NEWS
2023.11.10

Creating the Future, Together--A Consensus on Cross-Industry Collaboration

2023.11.10

Keidanren's Committee on Mobility recently met for the third time. The commitment to creating a future for industry is expanding far beyond the automotive sector.

“We’ve reached the consensus that we need to transcend industry lines and create the future together.”

This is how Chairman Akio Toyoda responded to reporters after the third meeting of Keidanren’s Committee on Mobility, held in Tokyo on October 5.

The Committee on Mobility aims to stimulate growth throughout Japan’s economy by strengthening the global competitiveness of its mobility industry. With members extending far beyond automobiles to logistics, power, and travel sectors, the committee first met in September 2022 and again in February this year.

The inaugural meeting confirmed the mobility industry’s development potential and the challenges to growth. At the second meeting, Toyota Chief Scientist and Executive Fellow Dr.

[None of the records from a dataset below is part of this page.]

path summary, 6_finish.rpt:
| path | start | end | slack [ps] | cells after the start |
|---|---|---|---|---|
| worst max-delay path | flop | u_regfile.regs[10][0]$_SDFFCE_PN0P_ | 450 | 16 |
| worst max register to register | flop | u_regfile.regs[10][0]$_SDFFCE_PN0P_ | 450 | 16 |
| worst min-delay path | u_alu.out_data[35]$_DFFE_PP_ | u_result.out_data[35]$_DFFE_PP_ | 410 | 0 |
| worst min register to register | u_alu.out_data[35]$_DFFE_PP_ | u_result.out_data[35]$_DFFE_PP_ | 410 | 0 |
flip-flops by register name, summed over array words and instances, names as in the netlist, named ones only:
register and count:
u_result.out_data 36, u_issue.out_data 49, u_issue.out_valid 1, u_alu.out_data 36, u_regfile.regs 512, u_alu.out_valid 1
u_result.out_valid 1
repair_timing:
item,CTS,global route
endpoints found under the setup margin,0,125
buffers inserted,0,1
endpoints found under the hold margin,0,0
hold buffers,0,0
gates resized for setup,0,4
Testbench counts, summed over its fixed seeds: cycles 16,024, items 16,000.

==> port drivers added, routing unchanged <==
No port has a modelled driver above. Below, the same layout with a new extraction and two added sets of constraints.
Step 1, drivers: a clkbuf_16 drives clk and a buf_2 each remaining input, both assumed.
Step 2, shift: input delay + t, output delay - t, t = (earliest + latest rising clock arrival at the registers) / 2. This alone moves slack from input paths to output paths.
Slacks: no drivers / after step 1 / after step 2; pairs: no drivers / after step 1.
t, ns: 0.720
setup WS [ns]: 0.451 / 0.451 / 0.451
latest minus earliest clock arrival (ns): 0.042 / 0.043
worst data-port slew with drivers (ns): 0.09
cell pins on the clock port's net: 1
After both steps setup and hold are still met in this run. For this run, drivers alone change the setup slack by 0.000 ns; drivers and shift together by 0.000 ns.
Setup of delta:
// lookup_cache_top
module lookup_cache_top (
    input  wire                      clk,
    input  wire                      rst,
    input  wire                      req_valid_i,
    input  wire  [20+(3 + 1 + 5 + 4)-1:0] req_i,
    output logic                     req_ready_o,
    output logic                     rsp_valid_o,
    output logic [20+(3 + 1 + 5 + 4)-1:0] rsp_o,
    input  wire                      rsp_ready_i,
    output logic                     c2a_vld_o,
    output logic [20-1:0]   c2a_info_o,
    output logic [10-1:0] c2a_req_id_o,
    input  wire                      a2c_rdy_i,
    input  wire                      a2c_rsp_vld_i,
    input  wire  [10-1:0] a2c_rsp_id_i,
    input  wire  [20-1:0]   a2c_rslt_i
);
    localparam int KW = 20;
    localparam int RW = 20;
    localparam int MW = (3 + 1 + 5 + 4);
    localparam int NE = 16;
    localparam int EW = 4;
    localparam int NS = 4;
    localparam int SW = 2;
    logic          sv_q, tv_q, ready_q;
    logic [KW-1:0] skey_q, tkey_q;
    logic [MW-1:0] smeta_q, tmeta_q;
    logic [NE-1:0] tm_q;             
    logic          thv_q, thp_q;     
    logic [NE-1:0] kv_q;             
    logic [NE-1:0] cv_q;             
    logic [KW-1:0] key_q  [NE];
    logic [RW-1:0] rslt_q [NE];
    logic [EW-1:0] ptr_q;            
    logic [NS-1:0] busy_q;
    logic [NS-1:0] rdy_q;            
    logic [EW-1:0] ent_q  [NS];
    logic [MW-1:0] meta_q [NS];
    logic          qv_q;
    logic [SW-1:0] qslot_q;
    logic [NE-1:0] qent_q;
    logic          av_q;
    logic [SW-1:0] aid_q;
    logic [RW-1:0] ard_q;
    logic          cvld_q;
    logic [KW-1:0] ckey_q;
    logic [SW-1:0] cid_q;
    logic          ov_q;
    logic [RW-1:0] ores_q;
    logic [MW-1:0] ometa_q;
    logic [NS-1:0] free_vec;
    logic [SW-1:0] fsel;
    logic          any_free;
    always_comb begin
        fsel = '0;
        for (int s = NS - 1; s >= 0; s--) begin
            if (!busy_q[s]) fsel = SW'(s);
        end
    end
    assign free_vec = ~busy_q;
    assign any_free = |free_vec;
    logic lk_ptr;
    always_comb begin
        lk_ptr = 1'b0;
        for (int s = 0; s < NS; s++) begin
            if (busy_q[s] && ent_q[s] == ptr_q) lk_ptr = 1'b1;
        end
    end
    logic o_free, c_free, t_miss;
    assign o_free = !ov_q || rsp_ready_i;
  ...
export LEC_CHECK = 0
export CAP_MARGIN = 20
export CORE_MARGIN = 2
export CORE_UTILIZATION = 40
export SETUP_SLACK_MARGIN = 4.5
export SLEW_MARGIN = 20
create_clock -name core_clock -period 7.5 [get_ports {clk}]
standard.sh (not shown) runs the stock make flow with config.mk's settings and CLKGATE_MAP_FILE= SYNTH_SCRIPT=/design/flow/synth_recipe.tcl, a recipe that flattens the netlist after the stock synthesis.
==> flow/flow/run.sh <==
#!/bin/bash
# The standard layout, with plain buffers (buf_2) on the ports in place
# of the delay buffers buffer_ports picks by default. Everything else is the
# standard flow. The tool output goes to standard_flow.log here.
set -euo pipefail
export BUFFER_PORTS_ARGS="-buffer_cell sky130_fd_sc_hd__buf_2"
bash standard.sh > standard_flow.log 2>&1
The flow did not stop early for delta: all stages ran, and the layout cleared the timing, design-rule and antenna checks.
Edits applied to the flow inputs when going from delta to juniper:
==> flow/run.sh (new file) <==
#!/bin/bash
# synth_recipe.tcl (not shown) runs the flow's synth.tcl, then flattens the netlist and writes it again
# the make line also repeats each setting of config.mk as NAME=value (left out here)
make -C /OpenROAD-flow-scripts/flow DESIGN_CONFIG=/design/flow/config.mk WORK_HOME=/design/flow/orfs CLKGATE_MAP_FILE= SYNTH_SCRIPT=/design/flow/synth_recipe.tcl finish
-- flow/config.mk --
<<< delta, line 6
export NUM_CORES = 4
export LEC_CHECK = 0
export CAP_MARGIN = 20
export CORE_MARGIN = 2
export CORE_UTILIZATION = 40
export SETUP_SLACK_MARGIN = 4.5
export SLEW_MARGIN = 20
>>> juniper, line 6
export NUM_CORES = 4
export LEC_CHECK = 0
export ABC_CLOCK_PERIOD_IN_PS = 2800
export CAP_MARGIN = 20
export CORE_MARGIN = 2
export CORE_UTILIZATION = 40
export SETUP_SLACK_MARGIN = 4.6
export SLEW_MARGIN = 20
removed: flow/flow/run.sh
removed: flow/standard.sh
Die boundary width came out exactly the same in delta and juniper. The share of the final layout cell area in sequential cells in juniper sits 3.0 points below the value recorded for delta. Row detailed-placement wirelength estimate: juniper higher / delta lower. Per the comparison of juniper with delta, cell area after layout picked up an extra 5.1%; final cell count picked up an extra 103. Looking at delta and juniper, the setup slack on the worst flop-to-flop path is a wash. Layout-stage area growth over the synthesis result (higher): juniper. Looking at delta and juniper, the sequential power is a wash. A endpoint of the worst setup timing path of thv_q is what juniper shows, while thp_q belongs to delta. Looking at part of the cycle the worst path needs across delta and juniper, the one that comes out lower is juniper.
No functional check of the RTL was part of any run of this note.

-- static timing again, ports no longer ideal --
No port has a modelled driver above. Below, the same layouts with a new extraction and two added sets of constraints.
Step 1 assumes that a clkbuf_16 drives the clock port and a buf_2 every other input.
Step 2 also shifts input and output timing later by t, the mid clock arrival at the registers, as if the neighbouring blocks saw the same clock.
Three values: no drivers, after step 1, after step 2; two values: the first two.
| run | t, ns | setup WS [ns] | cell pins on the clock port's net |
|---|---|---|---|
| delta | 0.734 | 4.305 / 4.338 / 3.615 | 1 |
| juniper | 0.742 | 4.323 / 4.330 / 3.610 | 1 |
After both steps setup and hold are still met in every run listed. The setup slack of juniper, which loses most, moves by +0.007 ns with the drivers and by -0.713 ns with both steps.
From an optimization exercise on the open Yosys and OpenROAD flow, aimed at a short achievable clock period, few clock cycles per item and low power; shortcuts taken in it are not production practice. In this exercise RTL edits were held to simulation tests only and were not proved equivalent to the original. Power is estimated from default activity; no workload was simulated.

## flow/design.v (module list and top-level ports; edited modules follow where they fit)
// module fp_round: 91 lines
// module fmul_pipe: 2360 lines
module fmul_pipe
#(
    parameter int EXP   = 8,
    parameter int FRAC  = 23,
    parameter int WIDTH = EXP + FRAC + 1
) (
    input  logic              clk,
    input  logic              rst,
    input  logic              in_valid,
    output logic              in_ready,
    input  logic [WIDTH-1:0]  a,
    input  logic [WIDTH-1:0]  b,
    input  logic [1:0]        round_mode,
    output logic              out_valid,
    input  logic              out_ready,
    output logic [WIDTH-1:0]  r,
    output logic [NFLAGS-1:0] flags
);
  // ...
==> flow/run.sh <==
#!/bin/bash
# synth_recipe.tcl (not shown) runs the flow's synth.tcl, then flattens the netlist and writes it again
# the make line also repeats each setting of config.mk as NAME=value (left out here)
make -C /OpenROAD-flow-scripts/flow DESIGN_CONFIG=/design/flow/config.mk WORK_HOME=/design/flow/orfs CLKGATE_MAP_FILE= SYNTH_SCRIPT=/design/flow/synth_recipe.tcl finish
==> flow/config.mk <==
export PLATFORM = sky130hd
export DESIGN_NAME = fmul_pipe
export DESIGN_NICKNAME = fmul_pipe
export VERILOG_FILES = /design/flow/design.v
export SDC_FILE = /design/flow/constraint.sdc
export NUM_CORES = 4
export LEC_CHECK = 0
export CAP_MARGIN = 20
export CORE_MARGIN = 2
export CORE_UTILIZATION = 40
export SETUP_SLACK_MARGIN = 4.3
export SLEW_MARGIN = 20
==> flow/constraint.sdc <==
create_clock -name core_clock -period 8.0 [get_ports {clk}]
set_input_delay 1.6000 -clock core_clock [delete_from_list [all_inputs] [get_ports {clk}]]
set_output_delay 1.6000 -clock core_clock [all_outputs]
set_load 0.01 [all_outputs]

Gill Pratt was invited to provide a deeper understanding of Japan’s unique carbon neutrality pathway.

The third meeting focused mainly on collaboration across different sectors to create the mobility industry’s future.

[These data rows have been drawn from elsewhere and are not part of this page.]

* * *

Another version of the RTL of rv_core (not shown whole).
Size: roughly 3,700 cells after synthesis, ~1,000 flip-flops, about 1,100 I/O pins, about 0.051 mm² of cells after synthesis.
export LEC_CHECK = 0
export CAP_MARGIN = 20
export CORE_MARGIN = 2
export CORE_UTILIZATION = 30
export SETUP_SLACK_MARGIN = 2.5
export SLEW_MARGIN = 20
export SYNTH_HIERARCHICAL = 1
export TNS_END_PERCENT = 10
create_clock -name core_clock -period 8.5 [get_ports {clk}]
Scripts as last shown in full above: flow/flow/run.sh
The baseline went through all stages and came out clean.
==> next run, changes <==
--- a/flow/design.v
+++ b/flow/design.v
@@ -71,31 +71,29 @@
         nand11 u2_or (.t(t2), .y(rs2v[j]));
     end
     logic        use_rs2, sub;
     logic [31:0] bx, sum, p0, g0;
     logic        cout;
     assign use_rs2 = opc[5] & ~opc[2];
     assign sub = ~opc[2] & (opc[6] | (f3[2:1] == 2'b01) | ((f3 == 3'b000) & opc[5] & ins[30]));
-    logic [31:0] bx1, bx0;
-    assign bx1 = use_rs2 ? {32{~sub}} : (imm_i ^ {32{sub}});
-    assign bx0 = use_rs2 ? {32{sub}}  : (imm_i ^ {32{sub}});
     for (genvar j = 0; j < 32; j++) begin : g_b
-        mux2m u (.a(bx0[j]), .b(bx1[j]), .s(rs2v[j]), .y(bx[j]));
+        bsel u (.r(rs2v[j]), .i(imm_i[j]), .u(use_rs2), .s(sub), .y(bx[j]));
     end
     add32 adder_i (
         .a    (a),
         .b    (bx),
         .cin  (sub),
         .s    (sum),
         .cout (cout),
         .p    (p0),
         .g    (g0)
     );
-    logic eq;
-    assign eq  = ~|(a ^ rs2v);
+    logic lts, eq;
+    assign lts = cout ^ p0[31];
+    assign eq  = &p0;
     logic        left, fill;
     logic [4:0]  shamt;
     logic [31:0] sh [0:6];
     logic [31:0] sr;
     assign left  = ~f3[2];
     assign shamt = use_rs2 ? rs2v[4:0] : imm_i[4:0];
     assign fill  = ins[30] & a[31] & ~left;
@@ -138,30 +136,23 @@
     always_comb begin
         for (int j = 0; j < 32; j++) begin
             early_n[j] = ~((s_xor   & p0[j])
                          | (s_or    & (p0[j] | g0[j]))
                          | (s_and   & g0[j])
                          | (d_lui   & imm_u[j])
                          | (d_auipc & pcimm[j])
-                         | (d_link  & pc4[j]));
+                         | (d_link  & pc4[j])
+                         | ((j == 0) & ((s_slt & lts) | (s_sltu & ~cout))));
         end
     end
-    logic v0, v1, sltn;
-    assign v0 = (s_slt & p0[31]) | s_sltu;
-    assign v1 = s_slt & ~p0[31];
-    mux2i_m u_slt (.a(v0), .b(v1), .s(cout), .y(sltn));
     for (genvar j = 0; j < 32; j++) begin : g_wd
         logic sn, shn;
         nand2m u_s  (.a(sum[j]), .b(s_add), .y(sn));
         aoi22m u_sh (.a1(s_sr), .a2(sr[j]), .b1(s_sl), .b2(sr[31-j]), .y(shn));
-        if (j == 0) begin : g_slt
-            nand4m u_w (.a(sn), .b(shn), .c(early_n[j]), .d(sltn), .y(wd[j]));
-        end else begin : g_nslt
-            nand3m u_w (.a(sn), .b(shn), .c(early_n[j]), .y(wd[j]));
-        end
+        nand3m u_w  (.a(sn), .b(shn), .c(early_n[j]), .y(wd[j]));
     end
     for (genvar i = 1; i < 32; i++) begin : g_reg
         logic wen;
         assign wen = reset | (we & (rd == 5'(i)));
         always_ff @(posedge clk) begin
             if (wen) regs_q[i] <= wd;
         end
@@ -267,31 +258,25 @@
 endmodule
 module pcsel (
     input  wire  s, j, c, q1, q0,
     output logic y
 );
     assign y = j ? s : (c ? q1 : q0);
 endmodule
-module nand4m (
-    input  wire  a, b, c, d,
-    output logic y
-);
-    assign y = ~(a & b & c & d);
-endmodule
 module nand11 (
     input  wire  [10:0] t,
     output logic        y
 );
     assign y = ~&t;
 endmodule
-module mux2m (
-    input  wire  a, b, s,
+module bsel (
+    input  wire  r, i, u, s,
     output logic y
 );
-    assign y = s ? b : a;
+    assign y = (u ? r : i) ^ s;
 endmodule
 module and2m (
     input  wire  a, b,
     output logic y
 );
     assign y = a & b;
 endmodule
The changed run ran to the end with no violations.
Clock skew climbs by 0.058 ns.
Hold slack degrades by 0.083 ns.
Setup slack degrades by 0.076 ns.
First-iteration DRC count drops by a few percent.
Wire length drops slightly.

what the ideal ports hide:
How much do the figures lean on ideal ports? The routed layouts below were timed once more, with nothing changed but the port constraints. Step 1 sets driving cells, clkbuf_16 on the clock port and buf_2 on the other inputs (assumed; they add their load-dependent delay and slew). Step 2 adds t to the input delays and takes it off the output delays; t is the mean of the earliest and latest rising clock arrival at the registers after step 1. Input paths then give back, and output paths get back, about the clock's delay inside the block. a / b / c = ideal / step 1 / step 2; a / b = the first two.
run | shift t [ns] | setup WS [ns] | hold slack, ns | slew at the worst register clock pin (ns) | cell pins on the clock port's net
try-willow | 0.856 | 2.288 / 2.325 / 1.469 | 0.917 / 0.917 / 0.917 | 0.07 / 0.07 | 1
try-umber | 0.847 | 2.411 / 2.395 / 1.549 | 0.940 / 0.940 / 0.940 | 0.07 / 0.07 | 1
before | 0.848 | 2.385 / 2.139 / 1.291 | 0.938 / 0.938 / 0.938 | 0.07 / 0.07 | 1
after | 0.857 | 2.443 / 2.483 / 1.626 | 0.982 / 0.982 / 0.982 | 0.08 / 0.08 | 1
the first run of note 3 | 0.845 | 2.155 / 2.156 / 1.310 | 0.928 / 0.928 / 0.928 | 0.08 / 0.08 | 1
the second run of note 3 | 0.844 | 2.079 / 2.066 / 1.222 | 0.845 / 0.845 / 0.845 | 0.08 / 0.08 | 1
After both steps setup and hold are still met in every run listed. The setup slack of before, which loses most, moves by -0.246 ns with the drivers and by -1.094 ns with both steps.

Hideaki Ibuki, Director-General of the Manufacturing Industries Bureau at the Ministry of Economy, Trade and Industry, gave a presentation on “Domestic and International Conditions Affecting the Automotive Industry and the Mobility Industry’s Outlook.” Through the committee’s discussions, members also shared challenges facing the auto industry.

Here is our meeting recap, primarily through the comments of chairmen Masakazu Tokura (Keidanren Chairman, Sumitomo Chemical Chairman of the Board) and Akio Toyoda.

Chairman Tokura: An all-industry effort led by the mobility sector

To begin, Chairman Tokura gave a rundown of the committee’s activities to date. He then shared his anticipation for the upcoming Japan Mobility Show (Tokyo Big Sight, general public days from October 28) and emphasized the mobility industry’s importance.

Chairman Tokura

I would like to express my sincere gratitude to the many committee members participating in and sponsoring the Japan Mobility Show, which will be held later this month. With everyone working together, I greatly look forward to this opportunity to show the world a future led by Japanese mobility.

For the Japanese economy to regain its dynamism and maintain a global presence in this post-pandemic era, we need to make bold investments through public-private partnerships in key game-changing business areas, including green and digital transformations, and swiftly revise regulations and systems that are out of step with the times.

The mobility industry, in particular, holds the key to Japan’s future competitiveness due to its potential and ripple effects and as such, is a central pillar of Keidanren’s activities.

Boosting the dynamism and competitiveness of the Japanese economy requires the acceleration of clean energy policies, such as growth-oriented carbon pricing * , along with maintaining and strengthening a free and open international economic order. The mobility sector wants to lead an all-industry effort, and we hope you will support us in this endeavor.

*Carbon pricing is a policy that aims to change the behavior of corporations and other emitters by attaching a price to the carbon (CO2) they emit. Such systems include carbon taxes and emissions trading. Growth-oriented carbon pricing is a scheme that combines regulation with support for advance investment to encourage companies and other organizations to pursue green transformation, reduce emissions, strengthen industrial competitiveness, and generate economic growth.